まるで、何処ぞの組織の秘密基地や秘密戦艦の内部みたいだ…。
『空間震ってのが起こる様になってから、こういった化学的な部分に人間はより一層力を入れるようになったからな。』
そうだね……でも、それにしたって此処は聊か、『オーバーテクノロジー』な気がする。
さっきの転移と言い、案外本当に秘密結社に拉致られた可能性が出てきたね。
『そう考えるなら、目的は何だ?連れ去るってのなら、あのお嬢ちゃんのほうが納得いくが…』
そこまでは分からないよ…
「ところで、お姉さん…僕ら初対面のはずだけど如何して僕のこと知ってたのかな?」
「……ああ。君の知り合いと私は面識があるんだ。」
「成る程ね、つまり僕達は『知り合いの知り合い』って関係かな?」
「……そういう事になる。」
「ふぅん…でも、お姉さんが僕の名前知ってるのに、僕がお姉さんの名前を知らないのはちょっと不公平じゃないかな?名前、教えてよ。」
「……【村雨令音(むらさめれいね)】だ。ここで解析官をやっている。」
「OK…村雨令音さんだね?覚えたよ…。」
『?珍しいな…お前が人の名前を態々覚えるなんて…』
忘れたの【強欲】?僕の存在は一度消滅してるんだよ…その上での知り合いなんて稀有に等しい事をさ。
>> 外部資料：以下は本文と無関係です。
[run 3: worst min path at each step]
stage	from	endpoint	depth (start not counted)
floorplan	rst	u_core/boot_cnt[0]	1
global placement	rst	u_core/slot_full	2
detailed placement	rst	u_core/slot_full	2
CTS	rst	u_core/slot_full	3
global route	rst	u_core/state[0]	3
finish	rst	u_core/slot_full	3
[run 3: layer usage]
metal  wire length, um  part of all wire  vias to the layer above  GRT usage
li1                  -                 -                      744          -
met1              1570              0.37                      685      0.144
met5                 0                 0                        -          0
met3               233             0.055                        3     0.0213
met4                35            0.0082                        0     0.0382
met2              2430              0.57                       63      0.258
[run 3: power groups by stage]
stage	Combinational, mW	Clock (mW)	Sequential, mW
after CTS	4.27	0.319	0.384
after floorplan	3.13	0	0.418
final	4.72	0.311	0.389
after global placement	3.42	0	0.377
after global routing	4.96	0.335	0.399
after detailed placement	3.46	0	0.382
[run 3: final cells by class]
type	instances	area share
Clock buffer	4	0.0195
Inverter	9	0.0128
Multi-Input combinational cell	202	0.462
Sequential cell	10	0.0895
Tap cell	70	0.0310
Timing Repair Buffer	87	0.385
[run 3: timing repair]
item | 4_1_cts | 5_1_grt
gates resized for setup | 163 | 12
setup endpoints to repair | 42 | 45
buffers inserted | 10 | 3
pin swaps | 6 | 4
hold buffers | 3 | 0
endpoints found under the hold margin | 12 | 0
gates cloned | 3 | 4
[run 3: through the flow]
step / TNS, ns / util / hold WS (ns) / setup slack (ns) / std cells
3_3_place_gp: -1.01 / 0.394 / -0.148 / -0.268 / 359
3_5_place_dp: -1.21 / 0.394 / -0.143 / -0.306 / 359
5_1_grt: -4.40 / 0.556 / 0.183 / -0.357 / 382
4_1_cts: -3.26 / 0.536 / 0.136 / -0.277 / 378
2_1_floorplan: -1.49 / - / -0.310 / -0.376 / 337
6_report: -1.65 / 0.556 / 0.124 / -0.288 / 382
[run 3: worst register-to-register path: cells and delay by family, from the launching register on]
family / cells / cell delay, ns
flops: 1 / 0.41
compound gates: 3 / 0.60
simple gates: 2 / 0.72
--- config.mk ---
export PLATFORM = sky130hd
export DESIGN_NAME = stack_unit_flat
export DESIGN_NICKNAME = d
export VERILOG_FILES = /design/src/rtl/stack_unit_pkg.sv /design/src/rtl/stack_unit_if.sv /design/src/rtl/stack_unit.sv /design/src/flat_wrapper.sv
export SDC_FILE = /design/constraint.sdc
export NUM_CORES = 1
export LEC_CHECK = 0
export CAP_MARGIN = 30
export CORE_AREA = 2 2 101 151
export DETAILED_ROUTE_END_ITERATION = 7
export DIE_AREA = 0 0 103 153
export DONT_BUFFER_PORTS = 1
export GPL_TIMING_DRIVEN = 1
export PLACE_DENSITY = 0.63
export RECOVER_POWER = 50
export SLEW_MARGIN = 5
export SYNTH_ARGS = -nofsm -noshare
export SYNTH_HDL_FRONTEND = slang
export SYNTH_SLANG_ARGS = --single-unit
--- constraint.sdc ---
create_clock -name clk -period 10.54 [get_ports clk]
set_clock_uncertainty 0.1 [all_clocks]
set_input_delay 3.162 -clock clk [delete_from_list [all_inputs] [get_ports clk]]
set_output_delay 3.162 -clock clk [all_outputs]
set_load 0.1 [all_outputs]
--- src/rtl/stack_unit_pkg.sv ---
// stack_unit_pkg: shared types for the loop/return stack (BYTE data, STACK_OP opcodes)
package stack_unit_pkg;
  typedef logic [7:0] BYTE;
  typedef enum logic [1:0] {STACK_NOP, STACK_PUSH, STACK_POP, STACK_REPLACE} STACK_OP;
endpackage

--- src/rtl/stack_unit_if.sv ---
// stack_unit_if: control-side bundle (stall/op/clear/push_data in; top-of-stack, count, empty/full, sticky errors out)
interface stack_unit_if #(parameter int DEPTH = 16, parameter int WIDTH = 8);
  import stack_unit_pkg::*;
  logic stall;
  STACK_OP stack_op;
  logic stack_clear;
  logic [WIDTH-1:0] push_data;
  logic [WIDTH-1:0] stack_out;
  logic [$clog2(DEPTH+1)-1:0] stack_count;
  logic stack_empty;
  logic stack_full;
  logic overflow_err;
  logic underflow_err;
  modport master (
    output stall, stack_op, stack_clear, push_data,
    input stack_out, stack_count, stack_empty, stack_full, overflow_err, underflow_err
  );
  modport slave (
    input stall, stack_op, stack_clear, push_data,
    output stack_out, stack_count, stack_empty, stack_full, overflow_err, underflow_err
  );
endinterface

--- src/rtl/stack_unit.sv ---
// stack_unit: DEPTH x WIDTH hardware loop stack; clk/reset plus stack_unit_if.slave carrying ops, top-of-stack, status and sticky errors
module stack_unit
  import stack_unit_pkg::*;
#(
  parameter int DEPTH = 16,
  parameter int WIDTH = 8
) (
  input logic clk,
  input logic reset,
  stack_unit_if.slave s
);
  localparam int AW = $clog2(DEPTH);
  localparam int CW = $clog2(DEPTH+1);
  logic [WIDTH-1:0] mem [DEPTH];
  logic [CW-1:0] sp;
  logic [AW-1:0] top_idx;
  logic ovf, unf, empty, full, act, do_push, do_pop, do_repl, ovf_set, unf_set;
  assign top_idx = AW'(sp - CW'(1));
  assign empty = sp == '0;
  assign full = sp == CW'(DEPTH);
  always_comb begin
    act = !s.stall && !s.stack_clear;
    do_push = act && s.stack_op == STACK_PUSH && !full;
    do_pop = act && s.stack_op == STACK_POP && !empty;
    do_repl = act && s.stack_op == STACK_REPLACE && !empty;
    ovf_set = act && s.stack_op == STACK_PUSH && full;
    unf_set = act && (s.stack_op == STACK_POP || s.stack_op == STACK_REPLACE) && empty;
  end
  always_ff @(posedge clk) begin
    if (reset) begin
      sp <= '0;
      ovf <= 1'b0;
      unf <= 1'b0;
    end else if (!s.stall && s.stack_clear) begin
      sp <= '0;
      ovf <= 1'b0;
      unf <= 1'b0;
    end else begin
      sp <= do_push ? sp + CW'(1) : do_pop ? sp - CW'(1) : sp;
      ovf <= ovf | ovf_set;
      unf <= unf | unf_set;
    end
  end
  always_ff @(posedge clk) begin
    if (!reset && (do_push || do_repl))
      mem[do_push ? sp[AW-1:0] : top_idx] <= s.push_data;
  end
  assign s.stack_out = empty ? '0 : mem[top_idx];
  assign s.stack_count = sp;
  assign s.stack_empty = empty;
  assign s.stack_full = full;
  assign s.overflow_err = ovf;
  assign s.underflow_err = unf;
endmodule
『ああ、確かにそうだな…俺との契約の際にお前の存在は自分を全ての記憶から消滅し、記録も消えた筈だ。その上での知り合いってのなら…。』
【強欲】と話し合っていると、不意に村雨さんが足を止めて此方を振り返る。
「……此処が医務室だ。詳しいことは彼が目を覚ましてから話させてもらうが良いだろうか?」
「良いよ…秘密にされよりかは遥かにマシだ。僕らは巻き込まれた側なんだろうからね、知る権利ってのがあるだろうし?」
「分かった…彼をベッドに寝かせてくれ。免許は持っていないが軽い看護くらいなら出来る。君も適当に腰を掛けていてくれ」
「はいはい。って言うか…村雨さんも大丈夫なの?初見で思ったけど、凄い隈だよ?」
「……最近、寝不足なだけさ。」
「あんまり、美容に良くないよ…綺麗なのに勿体無い。」
「……気をつけるよ」
「そうしてください……。」
でも、暇だなぁ…士道が目覚めるまで何して時間潰そう?
『さぁな…俺は回復するから、また少し眠らせてもらうぜ?』
分かったよ…僕も『お姉ちゃんの歌』聞いて時間潰すか……。
『……はっ!』
暫くすると士道が目を覚ました声がイヤホン越しに聞こえた。
「うわッ!」
「……ん?目覚めたね。」
「うん、起きたみたいだね。」
端末の一時停止ボタンを押してからイヤホンを取り外す…。
「あれ?迅?…あれ?此処何処?!この人誰!?」
「此処で解析艦やってる村雨令音さん…此処は……何処だろう?」
「此処は〈フラクシナス〉の医務室だ。気絶していたのを彼に運んでもらったのさ。」
「気絶?…あ。」
士道が気絶する直前のことを思い出したみたいだ…。
でも、それよりも…此処はフラクシナスって名前の場所なのか。
「士道。色々聞きたいことあるだろうけど、詳しいことはお前目覚めてから話してくれるって言ってたから、とりあえず落ち着いたら?」
「そういうお前は何でそこまで落ち着けるんだ?」
「え?んん~~…まぁ、起きちゃった現実を目にしてるからね。」
頭から幾つも『?』マークを浮かばせてる士道を一先ず落ち着かせる。
「それよりさ…士道が目覚めたんだ。詳しいこと…ちゃんと話してもらいますよ?」
「……そうなのだが、私はどうも口下手でね。先に君達に紹介したい人物が居るから、詳しい事は彼女から聞くといい。」
「……りょーかい」
「? ?? ???」
再び移動が始まる。
途中で令音が倒れたり、薬を『食べたり』(あれは飲むなんてレベルじゃない)と士道の突っ込みが此処でも発揮されたが、通路の突き当たりで移動が終わる。
電子パネルが軽快な音を鳴らし扉がスライドする。
「……さ、入りたまえ。」
促されるまま、僕と士道は中に入る。
そこに広がる光景に思わず目を見開いてしまった。
そこはまるで戦艦などの艦橋(ブリッジ)の様な異様な光景…だが、ただの船ではない。
それこそSF映画や特撮番組とかに出て来る…【空中戦艦】のブリッジを想起させる光景だ。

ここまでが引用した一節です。